Art Original
Inovasi Pelayanan Publik Go Digital Sebagai Upaya Meningkatkan Kualitas Pelayanan Pada Dinas Kependudukan Dan Catatan Sipil Kabupaten Rokan Hilir
Permasalahan utama dalam inovasi pelayanan Go Digital meliputi sosialisasi yang belum efektif, sehingga banyak masyarakat yang kesulitan mengakses layanan, serta gangguan teknis pada server yang mengakibatkan terganggunya proses pembuatan KK dan Akta Kelahiran secara online. Penelitian ini bertujuan untuk mengetahui Inovasi Pelayanan Go Digital Sebagai Upaya Meningkatkan Kualitas Pelayanan Pada Dinas Penduduk Dan Catatan Sipil Kabupaten Rokan Hilir serta hambatan yang terjadi.
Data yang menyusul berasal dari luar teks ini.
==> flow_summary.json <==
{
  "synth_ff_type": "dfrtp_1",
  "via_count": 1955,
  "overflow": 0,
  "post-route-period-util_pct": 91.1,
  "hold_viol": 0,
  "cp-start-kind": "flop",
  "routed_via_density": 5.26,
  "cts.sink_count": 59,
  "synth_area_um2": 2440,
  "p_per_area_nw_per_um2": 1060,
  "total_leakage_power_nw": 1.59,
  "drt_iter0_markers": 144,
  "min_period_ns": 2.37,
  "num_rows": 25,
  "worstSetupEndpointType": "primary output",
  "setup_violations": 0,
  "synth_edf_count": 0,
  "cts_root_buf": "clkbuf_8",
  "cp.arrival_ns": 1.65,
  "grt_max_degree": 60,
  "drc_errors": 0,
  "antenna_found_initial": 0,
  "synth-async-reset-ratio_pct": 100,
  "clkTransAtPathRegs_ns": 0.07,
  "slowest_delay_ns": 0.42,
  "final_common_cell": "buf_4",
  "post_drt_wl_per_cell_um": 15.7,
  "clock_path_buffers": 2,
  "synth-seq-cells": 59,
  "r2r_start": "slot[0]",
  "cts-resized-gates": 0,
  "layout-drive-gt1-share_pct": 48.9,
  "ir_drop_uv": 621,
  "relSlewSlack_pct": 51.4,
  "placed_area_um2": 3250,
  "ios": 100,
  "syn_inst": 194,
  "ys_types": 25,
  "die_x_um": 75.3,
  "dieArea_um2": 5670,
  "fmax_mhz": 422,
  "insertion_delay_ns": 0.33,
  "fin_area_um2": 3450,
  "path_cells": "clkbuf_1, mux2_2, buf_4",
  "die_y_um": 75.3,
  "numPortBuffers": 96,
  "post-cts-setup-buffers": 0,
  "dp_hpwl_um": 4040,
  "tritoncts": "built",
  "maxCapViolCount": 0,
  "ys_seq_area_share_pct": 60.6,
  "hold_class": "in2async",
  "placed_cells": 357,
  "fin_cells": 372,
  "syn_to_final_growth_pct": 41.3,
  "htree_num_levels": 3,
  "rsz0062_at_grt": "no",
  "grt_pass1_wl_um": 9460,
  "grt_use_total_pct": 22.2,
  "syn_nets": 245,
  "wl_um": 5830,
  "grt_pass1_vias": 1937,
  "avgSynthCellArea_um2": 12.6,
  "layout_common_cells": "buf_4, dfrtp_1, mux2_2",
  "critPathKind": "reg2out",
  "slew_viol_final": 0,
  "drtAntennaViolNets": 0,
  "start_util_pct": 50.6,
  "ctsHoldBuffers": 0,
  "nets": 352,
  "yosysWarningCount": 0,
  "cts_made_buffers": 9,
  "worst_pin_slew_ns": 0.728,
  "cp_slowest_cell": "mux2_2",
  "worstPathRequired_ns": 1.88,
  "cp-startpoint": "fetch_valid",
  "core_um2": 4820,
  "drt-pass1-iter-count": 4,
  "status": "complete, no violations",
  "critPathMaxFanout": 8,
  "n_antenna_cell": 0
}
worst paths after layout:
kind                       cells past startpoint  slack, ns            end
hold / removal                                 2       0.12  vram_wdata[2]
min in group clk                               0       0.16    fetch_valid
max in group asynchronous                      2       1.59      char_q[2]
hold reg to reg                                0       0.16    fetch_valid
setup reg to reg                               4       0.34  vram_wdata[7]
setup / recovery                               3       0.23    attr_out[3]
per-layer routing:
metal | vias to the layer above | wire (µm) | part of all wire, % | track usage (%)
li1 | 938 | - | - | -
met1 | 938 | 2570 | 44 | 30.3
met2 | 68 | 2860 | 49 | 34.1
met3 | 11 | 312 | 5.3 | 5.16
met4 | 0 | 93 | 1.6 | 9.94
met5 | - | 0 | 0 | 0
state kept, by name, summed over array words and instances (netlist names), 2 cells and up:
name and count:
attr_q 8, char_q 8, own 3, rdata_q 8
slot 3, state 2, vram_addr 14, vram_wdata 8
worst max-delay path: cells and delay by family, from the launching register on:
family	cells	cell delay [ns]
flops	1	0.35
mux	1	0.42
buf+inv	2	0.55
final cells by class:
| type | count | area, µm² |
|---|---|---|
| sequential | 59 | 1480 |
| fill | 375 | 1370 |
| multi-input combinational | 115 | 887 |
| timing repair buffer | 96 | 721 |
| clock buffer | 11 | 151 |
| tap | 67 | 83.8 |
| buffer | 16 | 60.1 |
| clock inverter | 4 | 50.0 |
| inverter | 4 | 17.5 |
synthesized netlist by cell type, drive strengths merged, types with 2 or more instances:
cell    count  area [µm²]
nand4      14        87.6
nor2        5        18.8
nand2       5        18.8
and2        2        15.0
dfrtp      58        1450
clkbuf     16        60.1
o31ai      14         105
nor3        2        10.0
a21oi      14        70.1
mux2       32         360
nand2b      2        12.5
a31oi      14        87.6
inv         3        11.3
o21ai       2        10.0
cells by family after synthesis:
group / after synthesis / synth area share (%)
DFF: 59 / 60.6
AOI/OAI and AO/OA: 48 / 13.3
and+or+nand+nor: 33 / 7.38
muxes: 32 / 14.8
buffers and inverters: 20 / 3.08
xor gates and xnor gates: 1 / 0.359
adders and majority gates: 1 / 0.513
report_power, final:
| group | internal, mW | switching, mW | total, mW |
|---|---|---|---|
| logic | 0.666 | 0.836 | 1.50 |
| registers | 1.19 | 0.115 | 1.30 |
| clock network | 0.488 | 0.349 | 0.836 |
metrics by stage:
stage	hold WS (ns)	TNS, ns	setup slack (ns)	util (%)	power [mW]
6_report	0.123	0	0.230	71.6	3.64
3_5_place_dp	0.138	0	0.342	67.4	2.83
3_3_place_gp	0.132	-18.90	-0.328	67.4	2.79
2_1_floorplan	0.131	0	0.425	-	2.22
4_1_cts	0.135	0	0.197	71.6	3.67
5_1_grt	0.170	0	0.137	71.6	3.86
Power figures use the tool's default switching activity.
## src/rtl/fetch_pkg.sv

```systemverilog
// Shared types and constants for the WISC instruction fetch unit.
package fetch_pkg;

    localparam int          INSTR_W  = 16;
    localparam logic [15:0] PC_STEP  = 16'd2;

    // Decoder-facing field positions inside the instruction word
    localparam int OPC_HI   = 15;
    localparam int OPC_LO   = 11;
    localparam int FUNCT_HI = 1;
    localparam int FUNCT_LO = 0;

    typedef enum logic [1:0] {
        S_FETCH = 2'd0,
        S_ISSUE = 2'd1,
        S_HALT  = 2'd2
    } fetch_state_t;

    function automatic logic [INSTR_W-1:0] sext8(input logic [7:0] v);
        return {{8{v[7]}}, v};
    endfunction

    function automatic logic [INSTR_W-1:0] sext11(input logic [10:0] v);
        return {{5{v[10]}}, v};
    endfunction

endpackage

```

## src/rtl/instr_fetch_pc_next.sv

```systemverilog
// Next-PC selection: jump-displacement, register jump, taken branch or fall-through.
// Target has bit0 cleared; the raw bit0 is reported as the misalignment flag.
module pc_next
    import fetch_pkg::*;
(
    input  logic [INSTR_W-1:0] i_pc_plus2,
    input  logic [INSTR_W-1:0] i_instr,
    input  logic [INSTR_W-1:0] i_rs_val,
    input  logic               i_jump,
    input  logic               i_branch,
    input  logic               i_disp,
    input  logic               i_br_taken,
    output logic [INSTR_W-1:0] o_target,
    output logic               o_misalign
);

    logic [INSTR_W-1:0] w_raw;
    logic               w_unused_opc;

    assign w_unused_opc = ^i_instr[15:11];

    always_comb begin
        w_raw = i_pc_plus2;
        if (i_jump && i_disp)
            w_raw = i_pc_plus2 + sext11(i_instr[10:0]);
        else if (i_jump)
            w_raw = i_rs_val + sext8(i_instr[7:0]);
        else if (i_branch && i_br_taken)
            w_raw = i_pc_plus2 + sext8(i_instr[7:0]);
    end

    assign o_target   = {w_raw[INSTR_W-1:1], 1'b0};
    assign o_misalign = w_raw[0];

endmodule

```

## src/rtl/instr_fetch.sv

```systemverilog
// Sequential fetch/issue unit: owns the PC, fetches one word, holds it until acked.
// Optional INSTR_FETCH_ALIGN_CHECK_EN turns an odd next-PC into a sticky err + HALT.
module instr_fetch
    import fetch_pkg::*;
#(
    parameter logic [15:0] PC_RESET = 16'h0000
)(
    input  logic               clk,
    input  logic               rst,
    output logic               imem_req,
    output logic [INSTR_W-1:0] imem_addr,
    input  logic               imem_rdy,
    input  logic [INSTR_W-1:0] imem_data,
    output logic               issue_valid,
    input  logic               issue_ack,
    output logic [INSTR_W-1:0] instr,
    output logic [4:0]         OpCode,
    output logic [1:0]         Funct,
    output logic [INSTR_W-1:0] pc,
    output logic [INSTR_W-1:0] pc_plus2,
    input  logic               Jump,
    input  logic               Branch,
    input  logic               disp,
    input  logic               HaltPC,
    input  logic               br_taken,
    input  logic [INSTR_W-1:0] rs_val,
    output logic               halted,
    output logic               err
);

    fetch_state_t       r_state, w_state_nxt;
    logic [INSTR_W-1:0] r_pc, r_instr;
    logic [INSTR_W-1:0] w_target;
    logic               w_misalign;
    logic               w_bad_pc;
    logic               w_accept, w_retire;

    pc_next u_pc_next (
        .i_pc_plus2 (pc_plus2),
        .i_instr    (r_instr),
        .i_rs_val   (rs_val),
        .i_jump     (Jump),
        .i_branch   (Branch),
        .i_disp     (disp),
        .i_br_taken (br_taken),
        .o_target   (w_target),
        .o_misalign (w_misalign)
    );

`ifdef INSTR_FETCH_ALIGN_CHECK_EN
    logic r_err;
    assign w_bad_pc = w_misalign;
    assign err      = r_err;

    always_ff @(posedge clk) begin
        if (rst)
            r_err <= 1'b0;
        else if (w_retire && w_bad_pc)
            r_err <= 1'b1;
    end
`else
    logic w_unused_misalign;
    assign w_unused_misalign = w_misalign;
    assign w_bad_pc          = 1'b0;
    assign err               = 1'b0;
`endif

    assign w_accept = (r_state == S_FETCH) && imem_rdy;
    // A halting instruction never updates the PC, so it is not a retire.
    assign w_retire = (r_state == S_ISSUE) && issue_ack && !HaltPC;

    always_ff @(posedge clk) begin
        if (rst)
            r_state <= S_FETCH;
        else
            r_state <= w_state_nxt;
    end

    always_comb begin
        w_state_nxt = r_state;
        case (r_state)
            S_FETCH: if (imem_rdy) w_state_nxt = S_ISSUE;
            S_ISSUE: begin
                if (issue_ack) begin
                    if (HaltPC || w_bad_pc) w_state_nxt = S_HALT;
                    else                    w_state_nxt = S_FETCH;
                end
            end
            S_HALT:  w_state_nxt = S_HALT;
            default: w_state_nxt = S_FETCH;
        endcase
    end

    always_comb begin
        imem_req    = 1'b0;
        issue_valid = 1'b0;
        halted      = 1'b0;
        case (r_state)
            S_FETCH: imem_req    = 1'b1;
            S_ISSUE: issue_valid = 1'b1;
            S_HALT:  halted      = 1'b1;
            default: ;
        endcase
    end

    always_ff @(posedge clk) begin
        if (rst) begin
            r_pc    <= PC_RESET;
            r_instr <= '0;
        end else begin
            if (w_accept)
                r_instr <= imem_data;
            if (w_retire && !w_bad_pc)
                r_pc <= w_target;
        end
    end

    assign pc        = r_pc;
    assign pc_plus2  = r_pc + PC_STEP;
    assign imem_addr = r_pc;
    assign instr     = r_instr;
    assign OpCode    = r_instr[OPC_HI:OPC_LO];
    assign Funct     = r_instr[FUNCT_HI:FUNCT_LO];

endmodule

```
## config.mk

```make
export PLATFORM = sky130hd
export DESIGN_NAME = vga_timing
export DESIGN_NICKNAME = d
export VERILOG_FILES = /design/src/rtl/vga_pkg.sv /design/src/rtl/pixel_strobe.sv /design/src/rtl/vga_timing.sv
export SDC_FILE = /design/constraint.sdc
export NUM_CORES = 1
export LEC_CHECK = 0
export CAP_MARGIN = 20
export CORE_MARGIN = 4
export CORE_UTILIZATION = 50
export CTS_CLUSTER_SIZE = 14
export DETAILED_ROUTE_END_ITERATION = 16
export PLACE_DENSITY = 0.8
export RECOVER_POWER = 100
export SKIP_CTS_REPAIR_TIMING = 1
export SLEW_MARGIN = 20
export SYNTH_ARGS = -nofsm -noshare
export SYNTH_HDL_FRONTEND = slang
export SYNTH_HIERARCHICAL = 1
export SYNTH_SLANG_ARGS = --single-unit
```

## constraint.sdc

```tcl
create_clock -name clk -period 5.1 [get_ports clk]
set_input_delay 1.53 -clock clk [delete_from_list [all_inputs] [get_ports clk]]
set_output_delay 1.53 -clock clk [all_outputs]
set_load 0.02 [all_outputs]
```
**config.mk**
```make
export PLATFORM = sky130hd
export DESIGN_NAME = ldm_stm_sequencer_flat
export DESIGN_NICKNAME = d
export VERILOG_FILES = /design/src/rtl/ldm_stm_sequencer_if.sv /design/src/rtl/ldm_stm_sequencer.sv /design/src/flat_wrapper.sv
export SDC_FILE = /design/constraint.sdc
export NUM_CORES = 1
export LEC_CHECK = 0
export BUFFER_PORTS_ARGS = -buffer_cell sky130_fd_sc_hd__buf_2
export CORE_UTILIZATION = 55
export CTS_CLUSTER_DIAMETER = 200
export DETAILED_ROUTE_END_ITERATION = 6
export PLACE_DENSITY = 0.9
export SYNTH_ARGS = -nofsm -noshare
export SYNTH_HDL_FRONTEND = slang
export SYNTH_SLANG_ARGS = --single-unit
```
**constraint.sdc**
```tcl
create_clock -name i_clk -period 6.7 [get_ports i_clk]
set_input_delay 1.675 -clock i_clk [delete_from_list [all_inputs] [get_ports i_clk]]
set_output_delay 1.675 -clock i_clk [all_outputs]
set_load 0.02 [all_outputs]
```
**src/rtl/ldm_stm_sequencer_if.sv**
```systemverilog
// Request/beat bundle between decode, ldm_stm_sequencer and the LSU.
// LDM_STM_ABORT_EN adds the i_abort / o_aborted pair.
interface ldm_stm_sequencer_if #(
  parameter int ADDR_W = 32
);
  logic              i_start;
  logic [15:0]       i_reg_list;
  logic [ADDR_W-1:0] i_base_addr;
  logic              i_up;
  logic              i_pre;
  logic              i_ready;
  logic              o_busy;
  logic              o_valid;
  logic [3:0]        o_reg_index;
  logic [ADDR_W-1:0] o_addr;
  logic              o_last;
  logic              o_done;
  logic [ADDR_W-1:0] o_wb_addr;
`ifdef LDM_STM_ABORT_EN
  logic              i_abort;
  logic              o_aborted;
`endif

  modport master (
    input  i_start, i_reg_list, i_base_addr,
    input  i_up, i_pre, i_ready,
`ifdef LDM_STM_ABORT_EN
    input  i_abort,
    output o_aborted,
`endif
    output o_busy, o_valid, o_reg_index,
    output o_addr, o_last, o_done, o_wb_addr
  );

  modport slave (
    output i_start, i_reg_list, i_base_addr,
    output i_up, i_pre, i_ready,
`ifdef LDM_STM_ABORT_EN
    output i_abort,
    input  o_aborted,
`endif
    input  o_busy, o_valid, o_reg_index,
    input  o_addr, o_last, o_done, o_wb_addr
  );
endinterface

```
**src/rtl/ldm_stm_sequencer.sv**
```systemverilog
// LDM/STM beat sequencer: one (reg, addr) beat per set list bit.
// Optional abort support is enabled by defining LDM_STM_ABORT_EN.
module ldm_stm_sequencer #(
  parameter int ADDR_W = 32
) (
  input logic               i_clk,
  input logic               i_rst_n,
  ldm_stm_sequencer_if.master bus
);

  typedef enum logic [1:0] {
    IDLE, CALC, XFER, DONE
  } state_t;

  state_t            state;
  logic [15:0]       list_q;
  logic [ADDR_W-1:0] base_q;
  logic [ADDR_W-1:0] wb_q;
  logic              up_q;
  logic              pre_q;

  function automatic logic [3:0] low_idx(
    input logic [15:0] l
  );
    low_idx = '0;
    for (int k = 15; k >= 0; k--)
      if (l[k]) low_idx = 4'(k);
  endfunction

  function automatic logic [4:0] pop(
    input logic [15:0] l
  );
    pop = '0;
    for (int k = 0; k < 16; k++)
      pop = pop + {4'b0, l[k]};
  endfunction

  logic [4:0]        n;
  logic [ADDR_W-1:0] n4;
  logic [ADDR_W-1:0] start_addr;
  logic [ADDR_W-1:0] wb_addr;
  logic [15:0]       rem;
  logic              hs;
  logic              abort;

  always_comb begin
    n  = pop(list_q);
    n4 = ADDR_W'({n, 2'b00});
    start_addr = base_q;
    unique case ({up_q, pre_q})
      2'b10: start_addr = base_q;
      2'b11: start_addr = base_q + ADDR_W'(4);
      2'b00: start_addr = base_q - n4 + ADDR_W'(4);
      2'b01: start_addr = base_q - n4;
      default: start_addr = base_q;
    endcase
    wb_addr = up_q ? base_q + n4 : base_q - n4;
    rem = list_q & ~(16'b1 << bus.o_reg_index);
    hs  = bus.o_valid & bus.i_ready;
  end

`ifdef LDM_STM_ABORT_EN
  assign abort = bus.i_abort;
`else
  assign abort = 1'b0;
`endif

  always_ff @(posedge i_clk or negedge i_rst_n) begin
    if (!i_rst_n) begin
      state           <= IDLE;
      list_q          <= '0;
      base_q          <= '0;
      wb_q            <= '0;
      up_q            <= 1'b0;
      pre_q           <= 1'b0;
      bus.o_busy      <= 1'b0;
      bus.o_valid     <= 1'b0;
      bus.o_reg_index <= '0;
      bus.o_addr      <= '0;
      bus.o_last      <= 1'b0;
      bus.o_done      <= 1'b0;
      bus.o_wb_addr   <= '0;
`ifdef LDM_STM_ABORT_EN
      bus.o_aborted   <= 1'b0;
`endif
    end else begin
      bus.o_done <= 1'b0;
`ifdef LDM_STM_ABORT_EN
      bus.o_aborted <= 1'b0;
`endif
      unique case (state)
        IDLE: begin
          if (bus.i_start) begin
            list_q     <= bus.i_reg_list;
            base_q     <= bus.i_base_addr;
            up_q       <= bus.i_up;
            pre_q      <= bus.i_pre;
            bus.o_busy <= 1'b1;
            state      <= CALC;
          end
        end
        CALC: begin
          if (abort) begin
            bus.o_busy <= 1'b0;
            state      <= IDLE;
`ifdef LDM_STM_ABORT_EN
            bus.o_aborted <= 1'b1;
`endif
          end else if (n == 5'd0) begin
            bus.o_done    <= 1'b1;
            bus.o_wb_addr <= base_q;
            state         <= DONE;
          end else begin
            wb_q            <= wb_addr;
            bus.o_valid     <= 1'b1;
            bus.o_reg_index <= low_idx(list_q);
            bus.o_addr      <= start_addr;
            bus.o_last      <= (n == 5'd1);
            state           <= XFER;
          end
        end
        XFER: begin
          // Abort wins over a same-cycle handshake.
          if (abort) begin
            bus.o_valid <= 1'b0;
            bus.o_last  <= 1'b0;
            bus.o_busy  <= 1'b0;
            state       <= IDLE;
`ifdef LDM_STM_ABORT_EN
            bus.o_aborted <= 1'b1;
`endif
          end else if (hs) begin
            list_q <= rem;
            if (bus.o_last) begin
              bus.o_valid   <= 1'b0;
              bus.o_last    <= 1'b0;
              bus.o_done    <= 1'b1;
              bus.o_wb_addr <= wb_q;
              state         <= DONE;
            end else begin
              bus.o_reg_index <= low_idx(rem);
              bus.o_addr      <= bus.o_addr + ADDR_W'(4);
              bus.o_last      <= (pop(rem) == 5'd1);
            end
          end
        end
        DONE: begin
          bus.o_busy <= 1'b0;
          state      <= IDLE;
        end
        default: state <= IDLE;
      endcase
    end
  end

endmodule

```
**src/flat_wrapper.sv**
```systemverilog
// flat-port wrapper written by rule: the top's interface ports become plain ports
module ldm_stm_sequencer_flat 
#(
  parameter int ADDR_W = 32
)
  (i_clk, i_rst_n, bus_i_start, bus_i_reg_list, bus_i_base_addr, bus_i_up, bus_i_pre, bus_i_ready, bus_o_busy, bus_o_valid, bus_o_reg_index, bus_o_addr, bus_o_last, bus_o_done, bus_o_wb_addr);
  ldm_stm_sequencer_if #(.ADDR_W(ADDR_W)) bus_i ();
  input logic i_clk;
  input logic i_rst_n;
  input wire logic [$bits(bus_i.i_start)-1:0] bus_i_start;
  input wire logic [$bits(bus_i.i_reg_list)-1:0] bus_i_reg_list;
  input wire logic [$bits(bus_i.i_base_addr)-1:0] bus_i_base_addr;
  input wire logic [$bits(bus_i.i_up)-1:0] bus_i_up;
  input wire logic [$bits(bus_i.i_pre)-1:0] bus_i_pre;
  input wire logic [$bits(bus_i.i_ready)-1:0] bus_i_ready;
  output wire logic [$bits(bus_i.o_busy)-1:0] bus_o_busy;
  output wire logic [$bits(bus_i.o_valid)-1:0] bus_o_valid;
  output wire logic [$bits(bus_i.o_reg_index)-1:0] bus_o_reg_index;
  output wire logic [$bits(bus_i.o_addr)-1:0] bus_o_addr;
  output wire logic [$bits(bus_i.o_last)-1:0] bus_o_last;
  output wire logic [$bits(bus_i.o_done)-1:0] bus_o_done;
  output wire logic [$bits(bus_i.o_wb_addr)-1:0] bus_o_wb_addr;
  assign bus_i.i_start = bus_i_start;
  assign bus_i.i_reg_list = bus_i_reg_list;
  assign bus_i.i_base_addr = bus_i_base_addr;
  assign bus_i.i_up = bus_i_up;
  assign bus_i.i_pre = bus_i_pre;
  assign bus_i.i_ready = bus_i_ready;
  assign bus_o_busy = bus_i.o_busy;
  assign bus_o_valid = bus_i.o_valid;
  assign bus_o_reg_index = bus_i.o_reg_index;
  assign bus_o_addr = bus_i.o_addr;
  assign bus_o_last = bus_i.o_last;
  assign bus_o_done = bus_i.o_done;
  assign bus_o_wb_addr = bus_i.o_wb_addr;
  ldm_stm_sequencer #(.ADDR_W(ADDR_W)) u_core (.i_clk(i_clk), .i_rst_n(i_rst_n), .bus(bus_i));
endmodule
```
==> results of run 1 <==
-- cell type report --
type                       count  area [um^2]  share of cell area, %
clock buffer                  18          429                   2.92
clock inverter                13          189                   1.28
multi-input combinational   1143         8010                   54.5
timing repair buffer         241         1570                   10.7
tap                          275          344                   2.34
sequential                   156         3900                   26.5
inverter                      70          263                   1.79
Adapun teori yang digunakan sebagai unit analisis adalah Teori yang dikemukakan oleh Rogers, dengan lina indikator ; Relative Advantage, Compatibility, Complexity, Triability, Observability. Metode yang digunakan adalah Kualitatif dengan jenis deskriptif. Maka hasil penelitian ini menunjukan ; Pada tahap Relative Advantage, penerapan inovasi Go-Digital dalam pelayanan membawa manfaat signifikan, seperti efisiensi waktu, aksesibilitas, transparansi, dan penghematan biaya. Sementara itu, Compatibility, menunjukkan kompatibilitas yang baik dengan sistem pelayanan sebelumnya melalui pendekatan dual system, di mana sistem manual dan digital berjalan paralel selama masa transisi. Pada sisi Complexity, Dinas Kependudukan dan Catatan Sipil Kabupaten Rokan Hilir berhasil meningkatkan kualitas dan efisiensi layanan dengan mengurangi kompleksitas bagi pengguna. Selanjutnya, proses Triability Dinas Kependudukan dan Catatan Sipil Kabupaten Rokan Hilir berhasil meningkatkan kualitas layanan melalui uji coba terarah dan penilaian kualitas yang terukur. Dan indikator terakhir Observability, Dampak positif dari inovasi ini sangat terlihat, terutama dalam hal efisiensi, transparansi, dan penghematan biaya. Secara keseluruhan, Penerapan inovasi Go-Digital di Dinas Kependudukan dan Catatan Sipil Kabupaten Rokan Hilir membawa manfaat signifikan dalam pelayanan publik, seperti efisiensi waktu, aksesibilitas, transparansi, dan penghematan biaya. Sistem ini kompatibel dengan pendekatan dual system selama masa transisi, didukung pelatihan pegawai, sosialisasi masyarakat, dan perbaikan bertahap meskipun terdapat tantangan seperti keterbatasan infrastruktur dan resistensi terhadap teknologi.